===== src/rtl/tage_bank.sv =====
// Tagged TAGE predictor component: one bank of {valid, tag, useful, ctr}
// entries with registered read ports, a single update/allocate write port,
// a post-reset init sweep and periodic alternating MSB/LSB useful decay.
module tage_bank #(
  parameter int unsigned IDX_BITS   = 6,
  parameter int unsigned TAG_BITS   = 8,
  parameter int unsigned CNT_BITS   = 3,
  parameter int unsigned USF_BITS   = 2,
  parameter int unsigned RD_PORTS   = 2,
  parameter int unsigned DECAY_BITS = 20
) (
  input  logic                         clk,
  input  logic                         rst,
  output logic                         OUT_ready,
  input  logic [RD_PORTS*IDX_BITS-1:0] IN_rdAddr,
  input  logic [RD_PORTS*TAG_BITS-1:0] IN_rdTag,
  output logic [RD_PORTS-1:0]          OUT_rdHit,
  output logic [RD_PORTS-1:0]          OUT_rdTaken,
  output logic [RD_PORTS-1:0]          OUT_rdWeak,
  input  logic                         IN_wrValid,
  input  logic                         IN_wrOp,
  input  logic [IDX_BITS-1:0]          IN_wrAddr,
  input  logic [TAG_BITS-1:0]          IN_wrTag,
  input  logic                         IN_wrTaken,
  input  logic                         IN_wrUseful,
  input  logic                         IN_anyAlloc,
  output logic                         OUT_wrAlloc
);

  localparam int unsigned SIZE = 1 << IDX_BITS;

  // Counter reference points: the two centre states and saturation limits.
  localparam logic [CNT_BITS-1:0] CTR_WEAK_T  = {1'b1, {(CNT_BITS-1){1'b0}}};
  localparam logic [CNT_BITS-1:0] CTR_WEAK_NT = {1'b0, {(CNT_BITS-1){1'b1}}};
  localparam logic [CNT_BITS-1:0] CTR_MAX     = '1;
  localparam logic [USF_BITS-1:0] USF_MAX     = '1;
  localparam logic [USF_BITS-1:0] USF_MSB     = {1'b1, {(USF_BITS-1){1'b0}}};
  localparam logic [USF_BITS-1:0] USF_LSB     = {{(USF_BITS-1){1'b0}}, 1'b1};

  typedef struct packed {
    logic                valid;
    logic [TAG_BITS-1:0] tag;
    logic [USF_BITS-1:0] useful;
    logic [CNT_BITS-1:0] ctr;
  } entry_t;

  localparam entry_t INIT_ENTRY = '{valid: 1'b0, tag: '0, useful: '0, ctr: CTR_WEAK_NT};

  typedef enum logic {
    ST_INIT = 1'b0,
    ST_RUN  = 1'b1
  } state_t;

  state_t                state;
  state_t                nextState;
  logic [IDX_BITS-1:0]   sweepPtr;
  logic [DECAY_BITS-1:0] decayCnt;
  logic                  decayPhase;
  logic                  decayFire;
  logic [USF_BITS-1:0]   decayMask;
  logic                  isRun;

  entry_t entries     [SIZE];
  entry_t entriesNext [SIZE];

  entry_t wrCur;
  entry_t wrNew;
  logic   wrTouch;

  logic [RD_PORTS-1:0] rdHitC;
  logic [RD_PORTS-1:0] rdTakenC;
  logic [RD_PORTS-1:0] rdWeakC;

  assign isRun     = (state == ST_RUN);
  assign decayFire = isRun && (decayCnt == '1);
  // Phase 0 strips the MSB, phase 1 the LSB, so a useful value ages out in two periods.
  assign decayMask = decayPhase ? ~USF_LSB : ~USF_MSB;

  // Next-state logic: the sweep ends once the last entry has been written.
  always_comb begin
    nextState = state;
    case (state)
      ST_INIT: if (sweepPtr == IDX_BITS'(SIZE - 1)) nextState = ST_RUN;
      ST_RUN:  nextState = ST_RUN;
      default: nextState = ST_INIT;
    endcase
  end

  // State, sweep pointer, decay timer and ready flag.
  always_ff @(posedge clk) begin
    if (rst) begin
      state      <= ST_INIT;
      sweepPtr   <= '0;
      decayCnt   <= '0;
      decayPhase <= 1'b0;
      OUT_ready  <= 1'b0;
    end else begin
      state     <= nextState;
      OUT_ready <= (nextState == ST_RUN);
      if (state == ST_INIT) begin
        sweepPtr <= sweepPtr + IDX_BITS'(1);
      end
      if (isRun) begin
        decayCnt <= decayCnt + DECAY_BITS'(1);
        if (decayFire) begin
          decayPhase <= ~decayPhase;
        end
      end
    end
  end

  // Write port: computes the new entry for UPDATE / ALLOC from the pre-write contents.
  always_comb begin
    wrCur       = entries[IN_wrAddr];
    wrNew       = wrCur;
    wrTouch     = 1'b0;
    OUT_wrAlloc = 1'b0;
    if (isRun && IN_wrValid) begin
      if (!IN_wrOp) begin
        wrTouch = 1'b1;
        if (IN_wrTaken) begin
          if (wrCur.ctr != CTR_MAX) wrNew.ctr = wrCur.ctr + CNT_BITS'(1);
        end else begin
          if (wrCur.ctr != '0) wrNew.ctr = wrCur.ctr - CNT_BITS'(1);
        end
        if (IN_wrUseful) begin
          if (wrCur.useful != USF_MAX) wrNew.useful = wrCur.useful + USF_BITS'(1);
        end else begin
          if (wrCur.useful != '0) wrNew.useful = wrCur.useful - USF_BITS'(1);
        end
      end else if (wrCur.useful == '0) begin
        OUT_wrAlloc  = 1'b1;
        wrTouch      = 1'b1;
        wrNew.valid  = 1'b1;
        wrNew.tag    = IN_wrTag;
        wrNew.useful = '0;
        wrNew.ctr    = IN_wrTaken ? CTR_WEAK_T : CTR_WEAK_NT;
      end else if (!IN_anyAlloc) begin
        // Refused allocation ages the occupant; useful is nonzero here.
        wrTouch      = 1'b1;
        wrNew.useful = wrCur.useful - USF_BITS'(1);
      end
    end
  end

  // Array next value: decay on all entries, then sweep or write overrides its one entry.
  always_comb begin
    for (int unsigned i = 0; i < SIZE; i++) begin
      entriesNext[IDX_BITS'(i)] = entries[IDX_BITS'(i)];
      if (decayFire) begin
        entriesNext[IDX_BITS'(i)].useful = entries[IDX_BITS'(i)].useful & decayMask;
      end
    end
    if (state == ST_INIT) begin
      entriesNext[sweepPtr] = INIT_ENTRY;
    end else if (wrTouch) begin
      entriesNext[IN_wrAddr] = wrNew;
    end
  end

  // Table storage; contents are established by the init sweep, not by reset.
  always_ff @(posedge clk) begin
    if (!rst) begin
      entries <= entriesNext;
    end
  end

  // Per-port lookup on the pre-write array contents; forced low until the sweep is done.
  for (genvar p = 0; p < RD_PORTS; p++) begin : g_rd
    entry_t rdEnt;
    assign rdEnt       = entries[IN_rdAddr[p*IDX_BITS +: IDX_BITS]];
    assign rdHitC[p]   = isRun && rdEnt.valid && (rdEnt.tag == IN_rdTag[p*TAG_BITS +: TAG_BITS]);
    assign rdTakenC[p] = isRun && rdEnt.ctr[CNT_BITS-1];
    assign rdWeakC[p]  = isRun && ((rdEnt.ctr == CTR_WEAK_NT) || (rdEnt.ctr == CTR_WEAK_T));
  end

  // Registered read results.
  always_ff @(posedge clk) begin
    if (rst) begin
      OUT_rdHit   <= '0;
      OUT_rdTaken <= '0;
      OUT_rdWeak  <= '0;
    end else begin
      OUT_rdHit   <= rdHitC;
      OUT_rdTaken <= rdTakenC;
      OUT_rdWeak  <= rdWeakC;
    end
  end

endmodule


===== config.mk =====
export PLATFORM = sky130hd
export DESIGN_NAME = tage_bank
export DESIGN_NICKNAME = d
export VERILOG_FILES = /design/src/rtl/tage_bank.sv
export SDC_FILE = /design/constraint.sdc
export NUM_CORES = 2
export LEC_CHECK = 0
export CAP_MARGIN = 15
export CORE_MARGIN = 1
export CORE_UTILIZATION = 53
export DETAILED_ROUTE_END_ITERATION = 8
export PLACE_DENSITY = 0.71
export SYNTH_ARGS = -nofsm -noshare
export SYNTH_HDL_FRONTEND = slang
export SYNTH_SLANG_ARGS = --single-unit

===== constraint.sdc =====
create_clock -name clk -period 5.4 [get_ports clk]
set_input_delay 0.54 -clock clk [delete_from_list [all_inputs] [get_ports clk]]
set_output_delay 0.54 -clock clk [all_outputs]
set_load 0.02 [all_outputs]

# Yosys cells after proc, flatten, opt, wreduce, memory -nomap -nowiden
# Index checks and enable logic that the tools add are counted.
[op_classes]
bitwise = 74
n_shift = 0
n_reduce_logical = 19
n_mux = 104
magnitude_cmp = 6
multipliers = 0
n_addsub = 6
n_div = 0
eq_ne = 11
[ops]
columns = ["cell", "count"]
rows = [
  ["two-way mux 896 bit", 2],
  ["bitwise mux 896 bit", 1],
  ["AND 768 bit", 1],
  ["inverter 768 bit", 1],
  ["binary-select mux 14 bit (select 6 bit)", 3],
  ["demux 14 bit (select 6 bit)", 2],
  ["two-way mux 2 bit", 70],
  ["AND 2 bit", 64],
  ["bitwise OR 128 bit", 1],
  ["two-way mux 14 bit", 9],
  [">= comparator 7 bit, second input constant", 4],
  ["inverter 6 -> 7 bit", 4],
  ["adder 20 x 1 -> 20 bit, second input constant", 1],
  ["equality test 20 bit, second input constant", 1],
  ["two-way mux 9 bit", 2],
  ["equality test 8 bit", 2],
  ["two-way mux 3 bit", 5],
  ["less-than comparator 7 x 1 -> 1 bit, second input constant", 2],
  ["logical AND 1 bit", 12],
  ["two-way mux 1 bit", 8],
  ["adder 6 x 1 -> 6 bit, second input constant", 1],
  ["equality test 3 x 2 -> 1 bit, second input constant", 2],
  ["equality test 3 bit, second input constant", 2],
  ["equality test 6 bit, second input constant", 1],
  ["15 further kinds", 19],
]
[totals]
latchBits = 0
rom_bits = 0
memories = 0
ram_bits = 0
reg_bits = 930
in_bits = 49

# Logic depth before layout (Yosys ltp)
[logic_depth]
ltp_word = 12
mapped_depth = 22
depth_no_buf = 16

# Worst setup path before layout
# Ideal clock, no wire load.
[synth_timing]
kind = "input -> register"
startpoint = "input port rst"
endpoint = "register entries[0] (netlist name) (enable)"
required_ns = 5.020
path_buffers = 1
setup_ns = 0.380
arrival_ns = 4.686
path_stages = 4
path_slack_ns = 0.334
cell_sequence = "inv_1 nand2_1 clkbuf_1 nor2_1"
[synth_via]
elab_chain_cells = 2
[synth_lines]
columns = ["item", "line", "rtl"]
rows = [
  ["from (decl)", "13", "input logic rst,"],
  ["inverter 1 bit (no source line)", "n/a", ""],
  ["AND reduction 2 bit (no source line)", "n/a", ""],
  ["to (signal assigned)", "164", "entries <= entriesNext;"],
  ["to (decl)", "63", "entry_t entries [SIZE];"],
]
# No other way between the ends.
# A chain may end at the register's enable or synchronous reset.

# Worst setup path in the final report
[layout_timing]
startpoint = "input port IN_wrAddr[0]"
endpoint = "output port OUT_wrAlloc"
[layout_via]
elab_chain_cells = 8
[layout_lines]
columns = ["item", "line", "rtl"]
rows = [
  ["from (decl)", "22", "input logic [IDX_BITS-1:0] IN_wrAddr,"],
  ["inverter 6 -> 7 bit (not written as such)", "114", "wrCur = entries[IN_wrAddr];"],
  ["binary-select mux 14 bit (select 6 bit)", "114", ""],
  ["two-way mux 14 bit (not written as such) (2 in series)", "114", ""],
  ["zero test 2 bit", "131", "end else if (wrCur.useful == '0) begin"],
  ["two-way mux 1 bit", "131", ""],
  ["two-way mux 1 bit", "119", "if (!IN_wrOp) begin"],
  ["two-way mux 1 bit", "118", "if (isRun && IN_wrValid) begin"],
  ["to (decl)", "27", "output logic OUT_wrAlloc"],
]
# No other way between the ends. The select of a mux whose other input is x is not followed.

==> flow_summary.yaml <==
status:
  status: "finished with violations"
  failed_checks: "DRC, capacitance limit, slew limit, setup timing"
clock_network:
  clk-insertion-delay-late_ns: 0.76
  cts_sinks: 930
  clockBufferDepth: 3
  htreeDepth: 3
  cts_made_buffers: 105
  post_cts_buffers: 0
  cts_tree: "yes"
  cts_root_buf: "clkbuf_16"
  clk_pin_slew_worst_paths_ns: 0.07
power_and_ir_drop:
  clockPowerShare_pct: 37.2
  power.share.switching_pct: 31.3
  p_sw_uw: 6630
  p_leak_uw: 0.0260
  p_int_uw: 14600
  power_frac_seq_pct: 42.1
  peakVddDrop_v: 0.000264
  powerDensity_nw_per_um2: 298
  p_comb_share_pct: 20.7
drt:
  drtIter0Drc: 12295
  dr.pass1.iters: 7
  drt_wl_total_um: 325000
  wl_per_cell_um: 45.1
  drc: 14
  viasPerCell: 8.11
  antenna_left: 0
  num_vias: 58411
worst_setup_path:
  worstPathArrival_ns: 4.94
  crit_required_ns: 4.86
  cp_max_fo: 23
  cp-end-kind: "output pin"
  path_class: "in -> out"
  start_kind: "input port"
grt:
  antenna_found_initial: 56
  grt-ovfl-total: 0
  grt_usage_pct: 55.5
  grt_max_degree: 116
  grt_pass1_vias: 53036
  grt_pass1_wl_um: 442000
logic_synthesis:
  synth_cells: 5244
  synth_xor_area_share_pct: 0.652
  yosys.area_share.simple_pct: 9.60
  synth_top_family_by_area: "multiplexers"
  synth_area_um2: 60500
  synth_mux_area_share_pct: 20.9
  yosysSeqAreaShare_pct: 45.6
  async_reset_ff_share_pct: 0
  ys_ff_latch: 930
  avgSynthCellArea_um2: 11.5
  ys_dominant_reg_cell: "edfxtp_1"
  synthesis.nets: 5303
  synth_cell_types: 85
  synth_compound_area_share_pct: 19.1
  synth_edf_count: 896
  ys_warn_count: 0
  synthAdderAreaFrac_pct: 0.207
timing:
  hold_violations: 0
  setup_viol: 1
  tns_ns: -0.0813
  tightest_slew_ns: 1.48
  setup_ws_ns: -0.0813
  hold_ws_ns: 0.507
  skew_ns: 0.0427
  max_freq_ghz: 0.182
  rsz0062_at_grt: "no"
  relSlewSlack_pct: -0.0545
  period_needed_ns: 5.48
  drv_slew: 1
  timing.final.crit_share_pct: 102
layout:
  nFillCells: 8968
  area_growth_pct: 17.8
  layout_common_cells: "edfxtp_1, nand2_1, buf_4"
  finish.utilization_pct: 63.1
  final_nets: 5658
  design_area_um2: 71200
  final_common_cell: "edfxtp_1"
  layout-drive-gt1-share_pct: 26.0
die:
  io_pins: 57
  row_count: 123
  core-area_um2: 113000
  die_y_um: 340
  die_area_um2: 115000
  initial_core_util_pct: 53.6
  die_w_um: 340
min_path:
  min-delay-path-class: "reg -> reg"
placement:
  placed_area_um2: 67400
  gp_congestion: 1.11
  dp_hpwl_um: 234000
  portBuffers: 56
flow_run:
  drv_cap: 1
==> flip-flops by register name (all words and copies together), names as in the netlist <==
register	flops
entries	896
sweepPtr	6
OUT_rdHit	2
isRun	1
OUT_rdTaken	2
decayCnt	20
decayPhase	1
OUT_rdWeak	2
==> area by class of cell <==
cell class	count	area, µm²	area share, %
timing repair buffer	758	7160	10.1
multi-input combinational	3781	30700	43.2
tap	1500	1880	2.64
sequential	930	27600	38.8
clock inverter	71	910	1.28
antenna	18	45.0	0.0633
inverter	23	91.3	0.128
clock buffer	125	2770	3.90
==> synthesized netlist by cell type (8+ instances only) <==
| cell | number | area, µm² |
|---|---|---|
| edfxtp_1 | 896 | 26900 |
| nand2_1 | 621 | 2330 |
| mux4_2 | 461 | 10400 |
| o21ai_0 | 447 | 2240 |
| nor2_1 | 444 | 1670 |
| a22o_1 | 329 | 2880 |
| clkbuf_1 | 306 | 1150 |
| a21oi_1 | 238 | 1190 |
| o22ai_1 | 216 | 1350 |
| mux2i_1 | 143 | 1430 |
| buf_2 | 92 | 460 |
| a22oi_1 | 73 | 548 |
| nor2b_1 | 72 | 450 |
| o32ai_1 | 72 | 631 |
| mux2_2 | 71 | 800 |
| o31ai_1 | 66 | 495 |
| buf_1 | 64 | 240 |
| o21bai_1 | 59 | 443 |
| nand3_1 | 40 | 200 |
| dfxtp_1 | 34 | 681 |
| buf_4 | 27 | 203 |
| nand4_1 | 27 | 169 |
| a221oi_1 | 25 | 219 |
| o221ai_1 | 25 | 219 |
| xnor2_1 | 24 | 210 |
| inv_1 | 21 | 78.8 |
| xor2_1 | 21 | 184 |
| a31oi_1 | 20 | 125 |
| buf_6 | 20 | 225 |
| o2111ai_1 | 20 | 175 |
| nor3_1 | 19 | 95.1 |
| nand2b_1 | 18 | 113 |
| o22a_1 | 15 | 131 |
| a211oi_1 | 13 | 97.6 |
| and3_1 | 13 | 81.3 |
| nand3b_1 | 13 | 97.6 |
| nor4_1 | 13 | 81.3 |
| or3_1 | 11 | 68.8 |
| a2111oi_0 | 10 | 87.6 |
| ha_1 | 10 | 125 |
| or3b_2 | 10 | 87.6 |
| and2_1 | 9 | 56.3 |
| o211ai_1 | 8 | 60.1 |
| or4_1 | 8 | 60.1 |
==> power groups by stage <==
stage                     Clock [µW]  Sequential (µW)  Combinational, µW
after CTS                       7800             8880               4060
after detailed placement           0             9030               4040
final                           7880             8920               4390
after global placement             0             9010               4010
after floorplan                    0             8800               2160
after global routing            8030             8950               4310
==> through the flow <==
stage	power, µW	cells	setup slack [ns]
floorplan	11000	5244	0.334
global placement	13000	6990	0.0808
detailed placement	13100	6991	0.0429
CTS	20700	7187	0.116
global route	21300	7188	0.0690
finish	21200	7206	-0.0813
==> worst paths after layout <==
path                      from      endpoint  slack, ns  depth (start not counted)
hold / removal      decayPhase    decayPhase       0.51                          2
hold reg to reg     decayPhase    decayPhase       0.51                          2
setup reg to reg  entries[339]  entries[410]       0.80                         16
setup / recovery  IN_wrAddr[0]   OUT_wrAlloc      -0.08                         13
==> critical path, cell delays in order <==
cell and delay, ns:
buf_6 0.36, nor3b_2 0.61, buf_4 0.45, a221oi_1 0.13, a21oi_1 0.69, nor4_1 0.14, buf_4 0.22, and4_1 0.23
ha_1 0.23, nand3_1 0.10, clkinv_1 0.33, buf_12 0.27, clkdlybuf4s50_1 0.58
==> cells by family after synthesis <==
group / Yosys count
xor+xnor: 45
flops: 930
simple gates: 1347
fa+ha+maj: 10
buf+inv: 533
compound gates: 1703
mux: 676
==> repair_timing <==
action                     4_1_cts  5_1_grt
setup endpoints to repair        1        1
gates cloned                     0        0
gates resized for setup          1        4
hold buffers                     0        0
==> routing by layer <==
metal	track usage, %	wire length [µm]
met4	38.9	31100
met2	73.8	125000
met3	27.4	61700
met1	69.8	106000
met5	1.72	726
(Power assumes the default switching activity.)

→ **WORK TO BE COMPLETED**
If the string "binary" is in a line of the entries, pick that line out.

→ **TASK OUTPUT**
  ["binary-select mux 14 bit (select 6 bit)", 3],
  ["binary-select mux 14 bit (select 6 bit)", "114", ""],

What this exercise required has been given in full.